Even before the outbound spaceship leaves from the Launch Pad, astronauts on the spaceship that appeared and remained on the Landing Pad may come out, recount their journey, and even watch the subsequent launch of their spacecraft on the nearby Launch Pad. A physical conundrum occurs, for example, if these astronauts go over to the Launch Pad and successfully interfere with the initial spacecraft launch. This would create a causal paradox that may reveal any time travel to the past to be unphysical. \citep{Hossenfelder2012} Alternatively, however, the presented scenario may proceed but the disruption event may be disallowed by the Novikov Chronology Protection Conjecture \citep{Novikov1992} – or a similarly acting physical principle. Then, try as they might, the astronauts could find that they just cannot disrupt the launch. \citep{Lloyd2011} In a different alternative, such disruption actions may be allowed were the universe to break into a sufficiently defined multiverse, with the disruption just occurring in a different branch of the multiverse \citep{Everett1957} than the one where the spacecraft initially launched. Then, life for the disrupting astronauts would continue on normally even after they disrupted the launch, even though they could remember this launch. It is not the purpose of this work, however, to review or debate causal paradoxes created by backward time travel, but rather to show how some superluminal speeds do not lead to closed-loop backward time-travel, while other speeds do, but by incorporating non-intuitive pair creation and annihilation events.

When \(v\) Diverges

Perhaps counter-intuitively, an infinite amount of backward time travel does not result when \(v\) diverges. In the general case, as \(v\) approaches infinity, the time it takes for the spacecraft to reach the planet, \(\Delta t_{out}\), approaches zero. However, Eq. (\ref{tback}) shows that the time it takes for the spacecraft to return to Earth, \(\Delta t_{back}\), does not approach negative infinity but rather \(\Delta t_{back}\sim-x_{po}u/c^{2}\). The reason for this is that, in Eq. (\ref{weq}), \(w\) only approaches \(c^{2}/u\) as \(v\) diverges, which is always superluminal and never zero. Therefore, the faster the planet is moving away from the Earth, and the further the planet is initially from the Earth, the further back in time the returning spaceship may appear on the Landing Pad.
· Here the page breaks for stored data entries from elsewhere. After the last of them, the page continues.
## src/common/mmu_pkg.sv

```systemverilog
package mmu_pkg;

    // Sv32 widths
    localparam int XLEN        = 32;
    localparam int VALEN       = 32;
    localparam int PALEN       = 34;
    localparam int PAGE_OFFSET = 12;

    // TLB geometry
    localparam int TLB_ENTRIES = 4;
    localparam int TLB_IDX_W   = $clog2(TLB_ENTRIES);

    typedef logic [VALEN-1:0]             vaddr_t;
    typedef logic [PALEN-1:0]             paddr_t;
    typedef logic [VALEN-PAGE_OFFSET-1:0] vpn_t;
    typedef logic [PALEN-PAGE_OFFSET-1:0] ppn_t;
    typedef logic [XLEN-1:0]              word_t;

    // Page-table entry, bit 0 is V
    typedef struct packed {
        ppn_t       ppn;
        logic [1:0] rsw;
        logic       d;
        logic       a;
        logic       g;
        logic       u;
        logic       x;
        logic       w;
        logic       r;
        logic       v;
    } pte_sv32_t;

    typedef struct packed {
        ppn_t satp_ppn;
        logic mxr;
        logic paging_en;
    } csr_cfg_t;

    typedef struct packed {
        vaddr_t vaddr;
        logic   is_store;
    } xlate_req_t;

    typedef struct packed {
        paddr_t paddr;
        logic   page_fault;
    } xlate_rsp_t;

    typedef struct packed {
        vaddr_t vaddr;
        logic   is_instr;
        logic   is_store;
    } walk_req_t;

    typedef struct packed {
        pte_sv32_t pte;
        logic      megapage;
        logic      page_fault;
    } walk_rsp_t;

    typedef enum logic [2:0] {
        IDLE,
        MEM_REQ,
        MEM_RELEASE,
        CHECK,
        RESPOND,
        RELEASE
    } ptw_state_e;

    // Access rule for a leaf entry, shared by walker and TLB hit path
    function automatic logic leaf_permits(input pte_sv32_t pte, input logic is_instr,
                                          input logic is_store, input logic mxr);
        logic ok;
        if (is_instr) begin
            ok = pte.x && pte.a;
        end else begin
            ok = pte.a && (pte.r || (pte.x && mxr));
            // Stores also need a writable page already marked dirty
            if (is_store) begin
                ok = ok && pte.w && pte.d;
            end
        end
        return ok;
    endfunction

endpackage
```

## src/hw/mmu_top.sv

```systemverilog
`timescale 1ns/10ps

module mmu_top (
    input  logic                clk,
    input  logic                rst_n,
    input  mmu_pkg::csr_cfg_t   cfg_i,
    input  logic                flush_i,
    input  logic                i_req_i,
    input  mmu_pkg::xlate_req_t i_xreq_i,
    output logic                i_ack_o,
    output mmu_pkg::xlate_rsp_t i_xrsp_o,
    input  logic                d_req_i,
    input  mmu_pkg::xlate_req_t d_xreq_i,
    output logic                d_ack_o,
    output mmu_pkg::xlate_rsp_t d_xrsp_o,
    output logic                mem_req_o,
    output mmu_pkg::paddr_t     mem_addr_o,
    input  logic                mem_ack_i,
    input  mmu_pkg::word_t      mem_rdata_i
);
    import mmu_pkg::*;

    // Instruction TLB to arbiter
    logic      i_walk_req;
    walk_req_t i_walk;
    logic      i_walk_ack;
    walk_rsp_t i_walk_rsp;

    // Data TLB to arbiter
    logic      d_walk_req;
    walk_req_t d_walk;
    logic      d_walk_ack;
    walk_rsp_t d_walk_rsp;

    // Arbiter to walker
    logic      walk_req;
    walk_req_t walk;
    logic      walk_ack;
    walk_rsp_t walk_rsp;

    tlb #(.IS_INSTR(1'b1)) i_itlb (
        .clk, .rst_n, .cfg_i, .flush_i,
        .req_i(i_req_i), .xreq_i(i_xreq_i), .ack_o(i_ack_o), .xrsp_o(i_xrsp_o),
        .walk_req_o(i_walk_req), .walk_o(i_walk),
        .walk_ack_i(i_walk_ack), .walk_rsp_i(i_walk_rsp)
    );

    tlb #(.IS_INSTR(1'b0)) i_dtlb (
        .clk, .rst_n, .cfg_i, .flush_i,
        .req_i(d_req_i), .xreq_i(d_xreq_i), .ack_o(d_ack_o), .xrsp_o(d_xrsp_o),
        .walk_req_o(d_walk_req), .walk_o(d_walk),
        .walk_ack_i(d_walk_ack), .walk_rsp_i(d_walk_rsp)
    );

    ptw_arbiter i_ptw_arbiter (
        .clk, .rst_n,
        .i_walk_req_i(i_walk_req), .i_walk_i(i_walk),
        .i_walk_ack_o(i_walk_ack), .i_walk_rsp_o(i_walk_rsp),
        .d_walk_req_i(d_walk_req), .d_walk_i(d_walk),
        .d_walk_ack_o(d_walk_ack), .d_walk_rsp_o(d_walk_rsp),
        .walk_req_o(walk_req), .walk_o(walk),
        .walk_ack_i(walk_ack), .walk_rsp_i(walk_rsp)
    );

    ptw i_ptw (
        .clk, .rst_n, .cfg_i,
        .walk_req_i(walk_req), .walk_i(walk), .walk_ack_o(walk_ack), .walk_rsp_o(walk_rsp),
        .mem_req_o, .mem_addr_o, .mem_ack_i, .mem_rdata_i
    );

endmodule

```

## src/ptw/ptw.sv

```systemverilog
`timescale 1ns/10ps

module ptw (
    input  logic               clk,
    input  logic               rst_n,
    input  mmu_pkg::csr_cfg_t  cfg_i,
    input  logic               walk_req_i,
    input  mmu_pkg::walk_req_t walk_i,
    output logic               walk_ack_o,
    output mmu_pkg::walk_rsp_t walk_rsp_o,
    output logic               mem_req_o,
    output mmu_pkg::paddr_t    mem_addr_o,
    input  logic               mem_ack_i,
    input  mmu_pkg::word_t     mem_rdata_i
);
    import mmu_pkg::*;

    ptw_state_e state_q;
    // Current page-table level (1 or 2)
    logic [1:0] level_q;
    walk_req_t  walk_q;
    pte_sv32_t  pte_q;
    logic       start_walk;
    logic       pte_bad;
    logic       pte_leaf;
    logic       mega_misaligned;
    logic       leaf_ok;
    logic       descend;
    logic       fault;

    assign start_walk = (state_q == IDLE) && walk_req_i && !mem_ack_i;

    // PTE decode used in CHECK
    assign pte_bad         = !pte_q.v || (pte_q.w && !pte_q.r);
    assign pte_leaf        = pte_q.r || pte_q.x;
    assign mega_misaligned = (level_q == 2'd1) && (pte_q.ppn[9:0] != '0);
    assign leaf_ok         = leaf_permits(pte_q, walk_q.is_instr, walk_q.is_store, cfg_i.mxr)
                             && !mega_misaligned;
    assign descend         = !pte_bad && !pte_leaf && (level_q == 2'd1);

    // A pointer at level 2 has nowhere left to go
    assign fault = pte_bad || (pte_leaf && !leaf_ok) || (!pte_leaf && (level_q == 2'd2));

    always_ff @(posedge clk or negedge rst_n) begin
        if (!rst_n) begin
            state_q    <= IDLE;
            level_q    <= 2'd1;
            mem_req_o  <= 1'b0;
            walk_ack_o <= 1'b0;
        end else begin
            case (state_q)
                IDLE: begin
                    if (start_walk) begin
                        level_q   <= 2'd1;
                        mem_req_o <= 1'b1;
                        state_q   <= MEM_REQ;
                    end
                end
                MEM_REQ: begin
                    // Stalls here for as long as memory is slow
                    if (mem_ack_i) begin
                        mem_req_o <= 1'b0;
                        state_q   <= MEM_RELEASE;
                    end
                end
                MEM_RELEASE: begin
                    if (!mem_ack_i) begin
                        state_q <= CHECK;
                    end
                end
                CHECK: begin
                    if (descend) begin
                        level_q   <= 2'd2;
                        mem_req_o <= 1'b1;
                        state_q   <= MEM_REQ;
                    end else begin
                        walk_ack_o <= 1'b1;
                        state_q    <= RESPOND;
                    end
                end
                RESPOND: begin
                    if (!walk_req_i) begin
                        walk_ack_o <= 1'b0;
                        state_q    <= RELEASE;
                    end
                end
                RELEASE: begin
                    // One idle cycle lets the arbiter drop its lock
                    state_q <= IDLE;
                end
                default: begin
                    state_q <= IDLE;
                end
            endcase
        end
    end

    always_ff @(posedge clk) begin
        if (start_walk) begin
            walk_q     <= walk_i;
            // Level-1 entry at satp.ppn indexed by VPN[1]
            mem_addr_o <= {cfg_i.satp_ppn, walk_i.vaddr[31:22], 2'b00};
        end
        if ((state_q == MEM_REQ) && mem_ack_i) begin
            pte_q <= mem_rdata_i;
        end
        if (state_q == CHECK) begin
            if (descend) begin
                mem_addr_o <= {pte_q.ppn, walk_q.vaddr[21:12], 2'b00};
            end else begin
                walk_rsp_o <= '{pte: pte_q, megapage: (level_q == 2'd1), page_fault: fault};
            end
        end
    end

    a_mem_req_after_ack_low: assert property (@(posedge clk) disable iff (!rst_n)
        $rose(mem_req_o) |-> !$past(mem_ack_i));

    // A read either starts a walk or descends from level 1
    a_level_range: assert property (@(posedge clk) disable iff (!rst_n)
        $rose(mem_req_o) |-> ((level_q == 2'd1) || ($past(level_q) == 2'd1)));

endmodule

```

## src/hw/ptw_arbiter.sv

```systemverilog
`timescale 1ns/10ps

module ptw_arbiter (
    input  logic               clk,
    input  logic               rst_n,
    input  logic               i_walk_req_i,
    input  mmu_pkg::walk_req_t i_walk_i,
    output logic               i_walk_ack_o,
    output mmu_pkg::walk_rsp_t i_walk_rsp_o,
    input  logic               d_walk_req_i,
    input  mmu_pkg::walk_req_t d_walk_i,
    output logic               d_walk_ack_o,
    output mmu_pkg::walk_rsp_t d_walk_rsp_o,
    output logic               walk_req_o,
    output mmu_pkg::walk_req_t walk_o,
    input  logic               walk_ack_i,
    input  mmu_pkg::walk_rsp_t walk_rsp_i
);
    import mmu_pkg::*;

    logic lock_q;
    logic owner_d_q;
    // High when the data TLB owns the walker
    logic sel_d;

    // Instruction side wins whenever the grant is free
    assign sel_d = lock_q ? owner_d_q : (d_walk_req_i && !i_walk_req_i);

    assign walk_req_o = sel_d ? d_walk_req_i : i_walk_req_i;
    assign walk_o     = sel_d ? d_walk_i : i_walk_i;

    assign i_walk_ack_o = !sel_d && walk_ack_i;
    assign d_walk_ack_o = sel_d && walk_ack_i;
    assign i_walk_rsp_o = sel_d ? walk_rsp_t'('0) : walk_rsp_i;
    assign d_walk_rsp_o = sel_d ? walk_rsp_i : walk_rsp_t'('0);

    always_ff @(posedge clk or negedge rst_n) begin
        if (!rst_n) begin
            lock_q    <= 1'b0;
            owner_d_q <= 1'b0;
        end else begin
            if (!lock_q && walk_req_o) begin
                lock_q    <= 1'b1;
                owner_d_q <= sel_d;
            end else if (lock_q && !walk_req_o && !walk_ack_i) begin
                // Handshake fully closed, grant is free again
                lock_q <= 1'b0;
            end
        end
    end

    a_grant_stable: assert property (@(posedge clk) disable iff (!rst_n)
        ($past(walk_req_o || walk_ack_i) && (walk_req_o || walk_ack_i))
        |-> (sel_d == $past(sel_d)));

endmodule

```

## src/hw/tlb.sv

```systemverilog
`timescale 1ns/10ps

module tlb #(
    parameter bit IS_INSTR = 1'b0
) (
    input  logic                clk,
    input  logic                rst_n,
    input  mmu_pkg::csr_cfg_t   cfg_i,
    input  logic                flush_i,
    input  logic                req_i,
    input  mmu_pkg::xlate_req_t xreq_i,
    output logic                ack_o,
    output mmu_pkg::xlate_rsp_t xrsp_o,
    output logic                walk_req_o,
    output mmu_pkg::walk_req_t  walk_o,
    input  logic                walk_ack_i,
    input  mmu_pkg::walk_rsp_t  walk_rsp_i
);
    import mmu_pkg::*;

    typedef enum logic [1:0] {
        T_IDLE,
        T_WALK,
        T_ACK
    } tlb_state_e;

    tlb_state_e             state_q;
    logic [TLB_ENTRIES-1:0] ent_valid;
    vpn_t                   ent_vpn  [TLB_ENTRIES];
    logic                   ent_mega [TLB_ENTRIES];
    pte_sv32_t              ent_pte  [TLB_ENTRIES];
    logic [TLB_IDX_W-1:0]   victim_q;
    logic [TLB_IDX_W-1:0]   hit_idx;
    logic [TLB_ENTRIES-1:0] match;
    vpn_t                   req_vpn;
    logic                   hit;
    logic                   hit_ok;
    logic                   start_req;
    logic                   walk_done;
    logic                   fill_en;

    function automatic paddr_t make_paddr(input ppn_t ppn, input logic mega, input vaddr_t va);
        // Megapage keeps VPN[0] from the virtual address
        if (mega) begin
            return {ppn[21:10], va[21:0]};
        end
        return {ppn, va[PAGE_OFFSET-1:0]};
    endfunction

    assign req_vpn = xreq_i.vaddr[VALEN-1:PAGE_OFFSET];

    always_comb begin
        match   = '0;
        hit_idx = '0;
        for (int i = 0; i < TLB_ENTRIES; i++) begin
            if (ent_mega[i]) begin
                match[i] = ent_valid[i] && (ent_vpn[i][19:10] == req_vpn[19:10]);
            end else begin
                match[i] = ent_valid[i] && (ent_vpn[i] == req_vpn);
            end
            if (match[i]) begin
                hit_idx = TLB_IDX_W'(i);
            end
        end
    end

    assign hit       = |match;
    assign hit_ok    = leaf_permits(ent_pte[hit_idx], IS_INSTR, xreq_i.is_store, cfg_i.mxr);
    assign start_req = (state_q == T_IDLE) && req_i;
    assign walk_done = (state_q == T_WALK) && walk_ack_i;
    assign fill_en   = walk_done && !walk_rsp_i.page_fault;

    always_ff @(posedge clk or negedge rst_n) begin
        if (!rst_n) begin
            state_q    <= T_IDLE;
            ack_o      <= 1'b0;
            walk_req_o <= 1'b0;
            ent_valid  <= '0;
            victim_q   <= '0;
        end else begin
            case (state_q)
                T_IDLE: begin
                    if (req_i && (!cfg_i.paging_en || hit)) begin
                        ack_o   <= 1'b1;
                        state_q <= T_ACK;
                    end else if (req_i && !walk_ack_i) begin
                        // Previous walk handshake must be fully closed first
                        walk_req_o <= 1'b1;
                        state_q    <= T_WALK;
                    end
                end
                T_WALK: begin
                    if (walk_ack_i) begin
                        walk_req_o <= 1'b0;
                        ack_o      <= 1'b1;
                        state_q    <= T_ACK;
                    end
                end
                default: begin
                    if (!req_i) begin
                        ack_o   <= 1'b0;
                        state_q <= T_IDLE;
                    end
                end
            endcase
            if (fill_en) begin
                ent_valid[victim_q] <= 1'b1;
                victim_q            <= victim_q + 1'b1;
            end
            if (flush_i) begin
                ent_valid <= '0;
            end
        end
    end

    always_ff @(posedge clk) begin
        if (start_req) begin
            walk_o <= '{vaddr: xreq_i.vaddr, is_instr: IS_INSTR, is_store: xreq_i.is_store};
            if (!cfg_i.paging_en) begin
                xrsp_o <= '{paddr: PALEN'(xreq_i.vaddr), page_fault: 1'b0};
            end else if (hit_ok) begin
                xrsp_o <= '{paddr: make_paddr(ent_pte[hit_idx].ppn, ent_mega[hit_idx],
                                              xreq_i.vaddr),
                            page_fault: 1'b0};
            end else begin
                xrsp_o <= '{paddr: '0, page_fault: 1'b1};
            end
        end
        if (walk_done) begin
            xrsp_o.paddr      <= make_paddr(walk_rsp_i.pte.ppn, walk_rsp_i.megapage, walk_o.vaddr);
            xrsp_o.page_fault <= walk_rsp_i.page_fault;
        end
        if (fill_en) begin
            ent_vpn[victim_q]  <= walk_o.vaddr[VALEN-1:PAGE_OFFSET];
            ent_mega[victim_q] <= walk_rsp_i.megapage;
            ent_pte[victim_q]  <= walk_rsp_i.pte;
        end
    end

    a_ack_needs_req: assert property (@(posedge clk) disable iff (!rst_n)
        $rose(ack_o) |-> $past(req_i));

    // Fills only happen after a miss, so tags never overlap
    a_single_match: assert property (@(posedge clk) disable iff (!rst_n)
        $onehot0(match));

endmodule

```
In the specific example, diverging \(v\) leads to a maximum backward time travel according to Eq. (\ref{tback}) of \(\Delta t_{back}=1.000\) year. The return speed \(w\) approaches 10 c. Therefore, in this scenario, the earliest a spaceship pair could appear on the Landing Pad would be \(t=-1.000\) year, one year before the outbound spaceship leaves the Launch Pad. After this, events would unfold qualitatively as described in the last section. The triple dot-dashed line in Figure \ref{superfast} describes the world line for this trip’s journey.